# Supplied entries:
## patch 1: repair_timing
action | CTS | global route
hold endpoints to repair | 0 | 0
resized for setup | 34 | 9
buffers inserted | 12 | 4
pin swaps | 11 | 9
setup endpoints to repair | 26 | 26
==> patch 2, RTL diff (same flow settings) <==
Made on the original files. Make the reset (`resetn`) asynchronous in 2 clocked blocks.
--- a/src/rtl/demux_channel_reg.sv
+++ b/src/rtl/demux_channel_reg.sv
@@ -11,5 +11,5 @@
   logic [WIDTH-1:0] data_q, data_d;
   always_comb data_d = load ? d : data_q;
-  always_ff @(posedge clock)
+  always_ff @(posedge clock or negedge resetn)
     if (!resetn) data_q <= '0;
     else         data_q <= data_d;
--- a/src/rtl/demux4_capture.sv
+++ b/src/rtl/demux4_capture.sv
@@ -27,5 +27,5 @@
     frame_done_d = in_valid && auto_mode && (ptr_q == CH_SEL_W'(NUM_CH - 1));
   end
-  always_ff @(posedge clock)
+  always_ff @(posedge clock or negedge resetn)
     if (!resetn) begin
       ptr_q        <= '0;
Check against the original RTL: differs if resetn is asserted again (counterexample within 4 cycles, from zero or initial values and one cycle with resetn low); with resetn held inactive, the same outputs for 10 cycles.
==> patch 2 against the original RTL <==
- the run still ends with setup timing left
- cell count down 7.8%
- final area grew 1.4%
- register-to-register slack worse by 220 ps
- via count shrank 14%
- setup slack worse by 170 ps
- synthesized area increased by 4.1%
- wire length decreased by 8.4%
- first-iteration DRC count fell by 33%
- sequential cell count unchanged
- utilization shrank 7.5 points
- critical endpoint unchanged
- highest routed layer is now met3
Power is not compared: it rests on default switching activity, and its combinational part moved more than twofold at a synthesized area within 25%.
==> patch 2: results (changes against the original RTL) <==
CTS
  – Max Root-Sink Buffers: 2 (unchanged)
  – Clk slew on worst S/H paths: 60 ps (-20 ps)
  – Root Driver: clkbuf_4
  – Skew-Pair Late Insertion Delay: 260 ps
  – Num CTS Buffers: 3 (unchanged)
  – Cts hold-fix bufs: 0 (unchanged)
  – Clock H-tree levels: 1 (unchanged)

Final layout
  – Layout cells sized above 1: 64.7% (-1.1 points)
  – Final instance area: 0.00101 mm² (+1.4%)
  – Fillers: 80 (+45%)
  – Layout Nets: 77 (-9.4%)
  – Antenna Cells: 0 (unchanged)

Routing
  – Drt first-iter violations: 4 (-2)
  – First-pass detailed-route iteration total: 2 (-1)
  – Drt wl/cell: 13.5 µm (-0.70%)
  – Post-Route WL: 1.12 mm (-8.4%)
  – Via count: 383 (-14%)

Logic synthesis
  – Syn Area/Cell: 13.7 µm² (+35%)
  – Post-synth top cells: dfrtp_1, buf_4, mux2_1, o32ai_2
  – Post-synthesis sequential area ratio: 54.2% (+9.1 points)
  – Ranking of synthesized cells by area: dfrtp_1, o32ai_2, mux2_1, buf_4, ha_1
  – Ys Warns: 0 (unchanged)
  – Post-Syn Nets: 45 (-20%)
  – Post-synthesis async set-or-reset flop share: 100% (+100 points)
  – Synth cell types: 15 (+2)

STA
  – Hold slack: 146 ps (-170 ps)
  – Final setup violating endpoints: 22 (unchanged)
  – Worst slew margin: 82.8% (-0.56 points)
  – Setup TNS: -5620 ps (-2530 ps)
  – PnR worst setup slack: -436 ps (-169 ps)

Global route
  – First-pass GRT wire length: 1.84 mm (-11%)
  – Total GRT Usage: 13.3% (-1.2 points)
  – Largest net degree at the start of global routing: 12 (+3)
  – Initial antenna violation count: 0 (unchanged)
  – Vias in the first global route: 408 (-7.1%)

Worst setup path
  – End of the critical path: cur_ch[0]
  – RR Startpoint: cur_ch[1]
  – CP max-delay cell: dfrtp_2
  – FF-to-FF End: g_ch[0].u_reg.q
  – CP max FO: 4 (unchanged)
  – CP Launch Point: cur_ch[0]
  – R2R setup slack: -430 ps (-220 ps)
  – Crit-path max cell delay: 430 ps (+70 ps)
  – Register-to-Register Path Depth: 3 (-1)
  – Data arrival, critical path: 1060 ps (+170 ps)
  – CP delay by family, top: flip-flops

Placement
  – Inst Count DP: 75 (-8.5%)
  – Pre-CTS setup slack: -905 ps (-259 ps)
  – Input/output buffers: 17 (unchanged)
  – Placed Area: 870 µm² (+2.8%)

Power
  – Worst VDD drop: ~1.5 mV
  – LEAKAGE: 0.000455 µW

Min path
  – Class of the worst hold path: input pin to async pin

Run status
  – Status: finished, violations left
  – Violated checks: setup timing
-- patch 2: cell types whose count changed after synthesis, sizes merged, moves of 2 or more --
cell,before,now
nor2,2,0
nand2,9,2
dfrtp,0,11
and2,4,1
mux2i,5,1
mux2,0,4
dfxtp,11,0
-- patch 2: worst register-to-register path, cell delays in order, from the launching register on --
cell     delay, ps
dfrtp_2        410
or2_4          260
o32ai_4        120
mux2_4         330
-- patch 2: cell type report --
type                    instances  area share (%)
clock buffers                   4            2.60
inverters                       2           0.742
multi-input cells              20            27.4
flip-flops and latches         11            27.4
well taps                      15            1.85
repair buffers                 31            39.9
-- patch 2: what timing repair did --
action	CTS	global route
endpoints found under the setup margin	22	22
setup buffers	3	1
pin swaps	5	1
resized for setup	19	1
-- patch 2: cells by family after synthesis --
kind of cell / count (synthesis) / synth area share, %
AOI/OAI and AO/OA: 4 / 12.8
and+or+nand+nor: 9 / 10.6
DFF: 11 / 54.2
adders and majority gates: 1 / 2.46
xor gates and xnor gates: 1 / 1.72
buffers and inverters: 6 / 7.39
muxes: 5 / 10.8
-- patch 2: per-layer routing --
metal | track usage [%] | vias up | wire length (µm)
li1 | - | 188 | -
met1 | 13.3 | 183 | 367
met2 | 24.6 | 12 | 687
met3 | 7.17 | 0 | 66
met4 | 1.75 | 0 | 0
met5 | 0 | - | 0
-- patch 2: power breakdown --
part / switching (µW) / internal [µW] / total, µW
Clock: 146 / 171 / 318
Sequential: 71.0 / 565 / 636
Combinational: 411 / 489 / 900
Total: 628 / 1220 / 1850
**config.mk**
```make
export PLATFORM = sky130hd
export DESIGN_NAME = modulo_posicao_cursor
export DESIGN_NICKNAME = d
export VERILOG_FILES = /design/src/rtl/pacote_matriz.sv /design/src/rtl/debouncer_botao.sv /design/src/rtl/modulo_posicao_cursor.sv
export SDC_FILE = /design/constraint.sdc
export NUM_CORES = 1
export LEC_CHECK = 0
export CAP_MARGIN = 25
export CORE_MARGIN = 2
export CORE_UTILIZATION = 56
export CTS_CLUSTER_SIZE = 25
export DETAILED_ROUTE_END_ITERATION = 10
export PLACE_DENSITY_LB_ADDON = 0.05
export RECOVER_POWER = 100
export SLEW_MARGIN = 10
export SYNTH_ARGS = -nofsm -noshare
export SYNTH_HDL_FRONTEND = slang
export SYNTH_SLANG_ARGS = --single-unit
```
**constraint.sdc**
```tcl
create_clock -name clk -period 1.6 [get_ports clk]
set_input_delay 0.32 -clock clk [delete_from_list [all_inputs] [get_ports clk]]
set_output_delay 0.32 -clock clk [all_outputs]
set_load 0.01 [all_outputs]
```
--- config.mk ---
export PLATFORM = sky130hd
export DESIGN_NAME = rst_sequencer
export DESIGN_NICKNAME = d
export VERILOG_FILES = /design/src/rtl/rst_seq_pkg.sv /design/src/rtl/rst_sync_filter.sv /design/src/rtl/rst_sequencer.sv
export SDC_FILE = /design/constraint.sdc
export NUM_CORES = 1
export LEC_CHECK = 0
export CELL_PAD_IN_SITES_DETAIL_PLACEMENT = 0
export CELL_PAD_IN_SITES_GLOBAL_PLACEMENT = 1
export CORE_MARGIN = 1
export CORE_UTILIZATION = 47
export CTS_BUF_LIST = sky130_fd_sc_hd__clkbuf_4
export CTS_CLUSTER_DIAMETER = 200
export DETAILED_ROUTE_END_ITERATION = 8
export GPL_ROUTABILITY_DRIVEN = 0
export GPL_TIMING_DRIVEN = 0
export PLACE_DENSITY = 0.95
export RECOVER_POWER = 50
export SYNTH_ARGS = -nofsm -noshare
export SYNTH_HDL_FRONTEND = slang
export SYNTH_SLANG_ARGS = --single-unit
--- constraint.sdc ---
create_clock -name clk -period 5.1 [get_ports clk]
set_input_delay 0.51 -clock clk [delete_from_list [all_inputs] [get_ports clk]]
set_output_delay 0.51 -clock clk [all_outputs]
set_load 0.03 [all_outputs]
--- src/rtl/rst_seq_pkg.sv ---
// Shared state and reset-cause encodings for the reset sequencer.
package rst_seq_pkg;

    typedef enum logic [1:0] {
        IDLE_ASSERT = 2'd0,
        HOLD        = 2'd1,
        RELEASE     = 2'd2,
        RUN         = 2'd3
    } state_t;

    typedef enum logic [1:0] {
        POR = 2'd0,
        EXT = 2'd1,
        SW  = 2'd2
    } cause_t;

endpackage

--- src/rtl/rst_sync_filter.sv ---
// Synchronises the active-low external reset request and glitch-filters it
// into an active-high request req_f that only moves after FILTER stable edges.
module rst_sync_filter
    import rst_seq_pkg::*;
#(
    parameter int unsigned SYNC_STAGES = 2,
    parameter int unsigned FILTER      = 3
) (
    input  logic clk,
    input  logic rst,
    input  logic ext_rst_n,
    output logic req_f
);

    localparam int unsigned FCW = (FILTER > 1) ? $clog2(FILTER) : 1;

    logic [SYNC_STAGES-1:0] r_sync;
    logic [FCW-1:0]         r_fcnt;
    logic                   r_req_f;
    logic                   w_req_s;

    assign w_req_s = ~r_sync[SYNC_STAGES-1];
    assign req_f   = r_req_f;

    always_ff @(posedge clk) begin
        if (rst) begin
            r_sync  <= '0;
            r_fcnt  <= '0;
            r_req_f <= 1'b1;
        end else begin
            r_sync <= {r_sync[SYNC_STAGES-2:0], ext_rst_n};
            // any edge where s agrees with f restarts the stability count
            if (w_req_s != r_req_f) begin
                if (r_fcnt == FCW'(FILTER - 1)) begin
                    r_req_f <= w_req_s;
                    r_fcnt  <= '0;
                end else begin
                    r_fcnt <= r_fcnt + FCW'(1);
                end
            end else begin
                r_fcnt <= '0;
            end
        end
    end

endmodule
===== src/rtl/ws2812b_line_sync.sv =====
// ws2812b_line_sync: two-flop synchronizer for the asynchronous serial line,
// plus single-cycle rise/fall strobes taken against the previous synced value.
//   clk, rst_n : clock, async active-low reset
//   din        : raw line input
//   s_din      : synchronized line
//   rise, fall : edge strobes on s_din (combinational from flops)
module ws2812b_line_sync (
  input  logic clk,
  input  logic rst_n,
  input  logic din,
  output logic s_din,
  output logic rise,
  output logic fall
);

  logic meta_q, sync_q, prev_q;

  always_ff @(posedge clk or negedge rst_n) begin
    if (!rst_n) begin
      meta_q <= 1'b0;
      sync_q <= 1'b0;
      prev_q <= 1'b0;
    end else begin
      meta_q <= din;
      sync_q <= meta_q;
      prev_q <= sync_q;
    end
  end

  assign s_din = sync_q;
  assign rise  = sync_q & ~prev_q;
  assign fall  = ~sync_q & prev_q;

endmodule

# What this task involves:
Lines from the beginning of the data above through the line containing "Cells: 0 (unchanged)" are to be returned exactly, and no others.

# Response to this exercise:
## patch 1: repair_timing
action | CTS | global route
hold endpoints to repair | 0 | 0
resized for setup | 34 | 9
buffers inserted | 12 | 4
pin swaps | 11 | 9
setup endpoints to repair | 26 | 26
==> patch 2, RTL diff (same flow settings) <==
Made on the original files. Make the reset (`resetn`) asynchronous in 2 clocked blocks.
--- a/src/rtl/demux_channel_reg.sv
+++ b/src/rtl/demux_channel_reg.sv
@@ -11,5 +11,5 @@
   logic [WIDTH-1:0] data_q, data_d;
   always_comb data_d = load ? d : data_q;
-  always_ff @(posedge clock)
+  always_ff @(posedge clock or negedge resetn)
     if (!resetn) data_q <= '0;
     else         data_q <= data_d;
--- a/src/rtl/demux4_capture.sv
+++ b/src/rtl/demux4_capture.sv
@@ -27,5 +27,5 @@
     frame_done_d = in_valid && auto_mode && (ptr_q == CH_SEL_W'(NUM_CH - 1));
   end
-  always_ff @(posedge clock)
+  always_ff @(posedge clock or negedge resetn)
     if (!resetn) begin
       ptr_q        <= '0;
Check against the original RTL: differs if resetn is asserted again (counterexample within 4 cycles, from zero or initial values and one cycle with resetn low); with resetn held inactive, the same outputs for 10 cycles.
==> patch 2 against the original RTL <==
- the run still ends with setup timing left
- cell count down 7.8%
- final area grew 1.4%
- register-to-register slack worse by 220 ps
- via count shrank 14%
- setup slack worse by 170 ps
- synthesized area increased by 4.1%
- wire length decreased by 8.4%
- first-iteration DRC count fell by 33%
- sequential cell count unchanged
- utilization shrank 7.5 points
- critical endpoint unchanged
- highest routed layer is now met3
Power is not compared: it rests on default switching activity, and its combinational part moved more than twofold at a synthesized area within 25%.
==> patch 2: results (changes against the original RTL) <==
CTS
  – Max Root-Sink Buffers: 2 (unchanged)
  – Clk slew on worst S/H paths: 60 ps (-20 ps)
  – Root Driver: clkbuf_4
  – Skew-Pair Late Insertion Delay: 260 ps
  – Num CTS Buffers: 3 (unchanged)
  – Cts hold-fix bufs: 0 (unchanged)
  – Clock H-tree levels: 1 (unchanged)

Final layout
  – Layout cells sized above 1: 64.7% (-1.1 points)
  – Final instance area: 0.00101 mm² (+1.4%)
  – Fillers: 80 (+45%)
  – Layout Nets: 77 (-9.4%)
  – Antenna Cells: 0 (unchanged)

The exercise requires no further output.